HEALTH Secretary Enrique Ona has received flak for his statement last week blaming religion for the stigma that help spread leprosy in the country.
“For hundreds of years the Church was the only one preaching for compassion on the lepers. For hundreds of years the Church was the only institution caring for the lepers. And along comes the health secretary blaming religion for spreading leprosy stigma,” Fr. Rey V. Culaba, CSsR, a priest based in San Francisco, said Friday in an email to Cathnews Philippines.

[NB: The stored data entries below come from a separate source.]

$ cat config.mk
export PLATFORM = sky130hd
export DESIGN_NAME = fifo_uart_tx_flat
export DESIGN_NICKNAME = d
export VERILOG_FILES = /design/src/rtl/fifo_uart_tx_if.sv /design/src/rtl/fifo_uart_tx.sv /design/src/flat_wrapper.sv
export SDC_FILE = /design/constraint.sdc
export NUM_CORES = 1
export LEC_CHECK = 0
export BUFFER_PORTS_ARGS = -buffer_cell sky130_fd_sc_hd__buf_2
export CORE_MARGIN = 4
export CORE_UTILIZATION = 50
export DETAILED_ROUTE_END_ITERATION = 10
export GPL_TIMING_DRIVEN = 0
export PLACE_DENSITY_LB_ADDON = 0.15
export RECOVER_POWER = 50
export SETUP_SLACK_MARGIN = 0.2
export SLEW_MARGIN = 40
export SYNTH_ARGS = -nofsm -noshare
export SYNTH_HDL_FRONTEND = slang
export SYNTH_SLANG_ARGS = --single-unit
$ cat constraint.sdc
create_clock -name clk -period 1.5 [get_ports clk]
set_input_delay 0.15 -clock clk [delete_from_list [all_inputs] [get_ports clk]]
set_output_delay 0.15 -clock clk [all_outputs]
set_load 0.1 [all_outputs]
$ cat src/rtl/pause_ctrl.sv
// Core pause controller: merges user toggle, OSD and external pause requests,
// optionally aligns soft pauses to vblank, and dims video after a long user pause.
module pause_ctrl #(
  parameter int          NUM_REQ     = 1,
  parameter int unsigned DIM_TIMEOUT = 32'h0ABA9500,
  parameter int          DIM_SHIFT   = 1,
  parameter int          R_W         = 3,
  parameter int          G_W         = 3,
  parameter int          B_W         = 2,
  parameter bit          SYNC_VBL    = 1'b1
) (
  input  logic                     clk_sys,
  input  logic                     reset,
  input  logic                     user_pause,
  input  logic                     osd_open,
  input  logic                     osd_pause_en,
  input  logic [NUM_REQ-1:0]       req,
  input  logic                     vblank,
  input  logic [R_W+G_W+B_W-1:0]   rgb_in,
  output logic [R_W+G_W+B_W-1:0]   rgb_out,
  output logic                     pause,
  output logic                     paused_user,
  output logic                     dim_active
);

  localparam int RGB_W = R_W + G_W + B_W;
  localparam int CNT_W = (DIM_TIMEOUT == 0) ? 1 : $clog2(64'(DIM_TIMEOUT) + 64'd1);
  localparam logic [CNT_W-1:0] CNT_MAX = CNT_W'(DIM_TIMEOUT);

  logic             user_q, user_d;
  logic             armed_q, armed_d;
  logic             vblank_q, vblank_d;
  logic             paused_user_q, paused_user_d;
  logic             soft_latched_q, soft_latched_d;
  logic             pause_q, pause_d;
  logic [CNT_W-1:0] cnt_q, cnt_d;
  logic             dim_active_q, dim_active_d;
  logic [RGB_W-1:0] rgb_out_q, rgb_out_d;

  logic             user_rise, vbl_rise, soft_req, hard_req;
  logic [R_W-1:0]   r_in;
  logic [G_W-1:0]   g_in;
  logic [B_W-1:0]   b_in;

  always_comb begin
    // armed_q blocks a button already held through reset from toggling on release
    user_rise      = user_pause & ~user_q & armed_q;
    user_d         = user_pause;
    armed_d        = armed_q | ~user_pause;
    paused_user_d  = paused_user_q ^ user_rise;

    vbl_rise       = vblank & ~vblank_q;
    vblank_d       = vblank;
    hard_req       = |req;
    soft_req       = paused_user_q | (osd_open & osd_pause_en);

    if (SYNC_VBL) soft_latched_d = soft_req & (soft_latched_q | vbl_rise);
    else          soft_latched_d = soft_req;
    pause_d        = hard_req | soft_latched_d;

    cnt_d = '0;
    if (paused_user_q) cnt_d = (cnt_q < CNT_MAX) ? cnt_q + CNT_W'(1) : cnt_q;
    dim_active_d   = (DIM_TIMEOUT != 0) && paused_user_d && (cnt_d == CNT_MAX);

    r_in = rgb_in[RGB_W-1 -: R_W];
    g_in = rgb_in[B_W +: G_W];
    b_in = rgb_in[B_W-1:0];
    if (dim_active_d) rgb_out_d = {r_in >> DIM_SHIFT, g_in >> DIM_SHIFT, b_in >> DIM_SHIFT};
    else              rgb_out_d = rgb_in;
  end

  always_ff @(posedge clk_sys) begin
    if (reset) begin
      user_q         <= 1'b0;
      armed_q        <= 1'b0;
      vblank_q       <= 1'b0;
      paused_user_q  <= 1'b0;
      soft_latched_q <= 1'b0;
      pause_q        <= 1'b0;
      cnt_q          <= '0;
      dim_active_q   <= 1'b0;
      rgb_out_q      <= '0;
    end else begin
      user_q         <= user_d;
      armed_q        <= armed_d;
      vblank_q       <= vblank_d;
      paused_user_q  <= paused_user_d;
      soft_latched_q <= soft_latched_d;
      pause_q        <= pause_d;
      cnt_q          <= cnt_d;
      dim_active_q   <= dim_active_d;
      rgb_out_q      <= rgb_out_d;
    end
  end

  assign rgb_out     = rgb_out_q;
  assign pause       = pause_q;
  assign paused_user = paused_user_q;
  assign dim_active  = dim_active_q;

endmodule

Father Culaba said Ona must be trying to justify his department’s failure in eradicating leprosy in the country and was using the Church and religion as scapegoat.
“When was the last time Secretary Ona was in church listening to a sermon stigmatizing leprosy?
“For no priest in his right mind would preach this, not even on a bad nothing-to-preach-about day. For Compassion for the Leper comes from the Gospel and from our Lord Jesus Christ Himself,” the priest said.
In a report by Inquirer.Net, Ona said the stigma of leprosy was still very obvious in the Philippines particularly from the pulpit.
“There is always a time where leprosy is talked about in sermons… in the church. We have to do something about that,” Ona was quoted as saying at a press conference with top officials of the World Health Organization-Western Pacific Region.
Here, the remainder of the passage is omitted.